An increasingly public dispute among PSUV leaders has involved denunciations of creeping “Stalinism” within the government. Others have countered with accusations that every revolution “has had its Trotsky,” in reference to the historic dispute in the Russian revolution between Josef Stalin and Leon Trotsky following Lenin’s death. The clash was resolved, in no small way, through Stalin’s brutal suppression of debate, which included the exile and assassination of Trotsky himself.
Giordani’s letter
In his letter titled “Testimony and responsibility in front of history”, Giordani, directly criticized what he perceived to be Maduro’s inability to project clear leadership, arguing this had generated the sensation of a “power vacuum”. He stated that government action had become increasingly marked by a lack of coordination and uncontrolled public spending. He also claimed that private business sectors had successfully prodded the Maduro government towards implementing economic reforms that “would facilitate [their] attempts to recapture oil wealth”.
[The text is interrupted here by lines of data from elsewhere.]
## config.mk

```make
export PLATFORM = sky130hd
export DESIGN_NAME = keypad_scan_event_engine_unit
export DESIGN_NICKNAME = d
export VERILOG_FILES = /design/src/sv/kse_pkg.sv /design/src/sv/keypad_scan_event_engine_unit.sv
export SDC_FILE = /design/constraint.sdc
export NUM_CORES = 1
export LEC_CHECK = 0
export ABC_AREA = 1
export ABC_CLOCK_PERIOD_IN_PS = 5200
export BUFFER_PORTS_ARGS = -buffer_cell sky130_fd_sc_hd__buf_2
export CAP_MARGIN = 20
export CELL_PAD_IN_SITES_DETAIL_PLACEMENT = 0
export CELL_PAD_IN_SITES_GLOBAL_PLACEMENT = 1
export CORE_MARGIN = 5
export CORE_UTILIZATION = 44
export CTS_BUF_LIST = sky130_fd_sc_hd__clkbuf_8
export DETAILED_ROUTE_END_ITERATION = 16
export PLACE_DENSITY = 0.85
export RECOVER_POWER = 50
export SLEW_MARGIN = 20
export SYNTH_ARGS = -nofsm -noshare
export SYNTH_HDL_FRONTEND = slang
export SYNTH_SLANG_ARGS = --single-unit
```

## constraint.sdc

```tcl
create_clock -name aclk -period 5.2 [get_ports aclk]
set_input_delay 0.52 -clock aclk [delete_from_list [all_inputs] [get_ports aclk]]
set_output_delay 0.52 -clock aclk [all_outputs]
set_load 0.005 [all_outputs]
```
At the same time, Giordani outlined some of recommendations he made while still in Maduro’s cabinet. These were focused on combating corruption and increasing control over public funding, but according to Giordani were largely ignored. The purpose of his letter, he wrote, was not simply to criticize, but to make public the fact that he had tried to put forward concrete proposals. He hoped the letter could help “revive” within the revolution “mechanisms for the confrontation of ideas and joint work, under a leadership respected by all.”
Responses
Giordani’s document provoked a flurry of responses. Many noted that while Giordani had been quick to point the fingers at others for the country’s economic problems, he seemed to absolve himself of all responsibility, despite having been a key figure in the government’s economic policy.
Former planning vice-minister Roland Denis argued that Giordani did not “take full responsibility for anything, wanting to blame it all on the failure of Maduro’s government and, above all, Maduro’s lack of leadership. [His] half truths will generate a lot of pain and anger inside [the government], but in the end he is not taking up the key issues, because the objective of this letter is to exonerate himself from all responsibility, when he has no excuse to do so.”
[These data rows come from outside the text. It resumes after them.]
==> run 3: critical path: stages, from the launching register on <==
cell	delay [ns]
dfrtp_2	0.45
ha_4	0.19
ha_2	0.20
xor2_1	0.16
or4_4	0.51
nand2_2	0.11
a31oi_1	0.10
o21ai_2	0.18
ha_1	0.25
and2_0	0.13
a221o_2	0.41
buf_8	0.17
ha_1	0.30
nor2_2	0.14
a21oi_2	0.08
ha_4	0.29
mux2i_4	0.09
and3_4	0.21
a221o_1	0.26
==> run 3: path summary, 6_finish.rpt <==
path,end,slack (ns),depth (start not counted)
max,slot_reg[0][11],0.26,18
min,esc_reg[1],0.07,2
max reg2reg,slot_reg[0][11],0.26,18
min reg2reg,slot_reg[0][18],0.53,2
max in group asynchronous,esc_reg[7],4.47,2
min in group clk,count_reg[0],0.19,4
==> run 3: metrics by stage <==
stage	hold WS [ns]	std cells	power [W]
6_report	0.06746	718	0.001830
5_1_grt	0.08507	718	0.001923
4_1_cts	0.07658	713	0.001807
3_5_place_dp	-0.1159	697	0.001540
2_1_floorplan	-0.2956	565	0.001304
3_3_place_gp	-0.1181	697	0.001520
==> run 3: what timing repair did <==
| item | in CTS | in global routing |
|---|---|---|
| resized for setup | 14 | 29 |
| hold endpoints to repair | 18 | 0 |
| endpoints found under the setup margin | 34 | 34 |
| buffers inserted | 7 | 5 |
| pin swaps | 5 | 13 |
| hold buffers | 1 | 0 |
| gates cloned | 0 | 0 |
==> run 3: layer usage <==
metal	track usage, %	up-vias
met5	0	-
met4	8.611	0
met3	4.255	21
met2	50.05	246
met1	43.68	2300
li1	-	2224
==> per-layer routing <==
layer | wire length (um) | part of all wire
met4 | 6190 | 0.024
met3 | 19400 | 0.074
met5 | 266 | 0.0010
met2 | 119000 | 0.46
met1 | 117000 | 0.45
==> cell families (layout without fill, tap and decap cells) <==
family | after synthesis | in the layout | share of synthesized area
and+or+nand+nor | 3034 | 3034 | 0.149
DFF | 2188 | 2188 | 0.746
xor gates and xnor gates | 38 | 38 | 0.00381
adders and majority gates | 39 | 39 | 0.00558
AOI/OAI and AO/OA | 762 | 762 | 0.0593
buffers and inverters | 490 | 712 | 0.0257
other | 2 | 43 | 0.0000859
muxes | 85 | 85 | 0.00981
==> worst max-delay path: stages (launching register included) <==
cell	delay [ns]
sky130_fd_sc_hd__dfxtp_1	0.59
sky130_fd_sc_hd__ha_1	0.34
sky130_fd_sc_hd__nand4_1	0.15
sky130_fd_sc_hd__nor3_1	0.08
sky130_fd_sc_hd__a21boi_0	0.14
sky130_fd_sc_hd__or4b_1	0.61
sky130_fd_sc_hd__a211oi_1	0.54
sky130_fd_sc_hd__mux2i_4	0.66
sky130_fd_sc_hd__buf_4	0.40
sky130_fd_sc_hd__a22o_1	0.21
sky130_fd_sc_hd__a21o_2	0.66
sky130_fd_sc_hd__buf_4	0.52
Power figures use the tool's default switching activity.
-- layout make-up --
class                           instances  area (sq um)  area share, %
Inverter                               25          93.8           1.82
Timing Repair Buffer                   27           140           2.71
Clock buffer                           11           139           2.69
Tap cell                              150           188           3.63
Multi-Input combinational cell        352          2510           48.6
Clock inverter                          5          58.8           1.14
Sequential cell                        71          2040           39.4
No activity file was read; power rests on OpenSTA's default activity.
Rodolfo Sanz, a former Chavez minister and current PSUV mayor questioned the motivation behind Giordani’s very public criticism. “It is not unheard of,” he wrote, “for people who have held important responsibilities…. within the Bolivarian Revolution, to open fire against the process on leaving their post.” Far from being part of the “frank and constructive debate that must exist among true revolutionaries” Sanz accused Giordani of simply attacking those who continued to advance the revolution.
Maduro himself appeared to publicly question Giordani’s motivations during a televised cabinet meeting on June 19. Although he did not mention Giordani by name, many believe that his statement regarding disloyalty as akin to betrayal was a direct reference to the former minister. Some comrades, said Maduro, prefer to stay in the rearguard “and become chroniclers of failure,” rather than realize that “people are the heart of the revolution.” Defending his record in government, he said he had always acted in favor of the people, “not for the bourgeoisie or for technocrats who think they are superior to the humble folk.”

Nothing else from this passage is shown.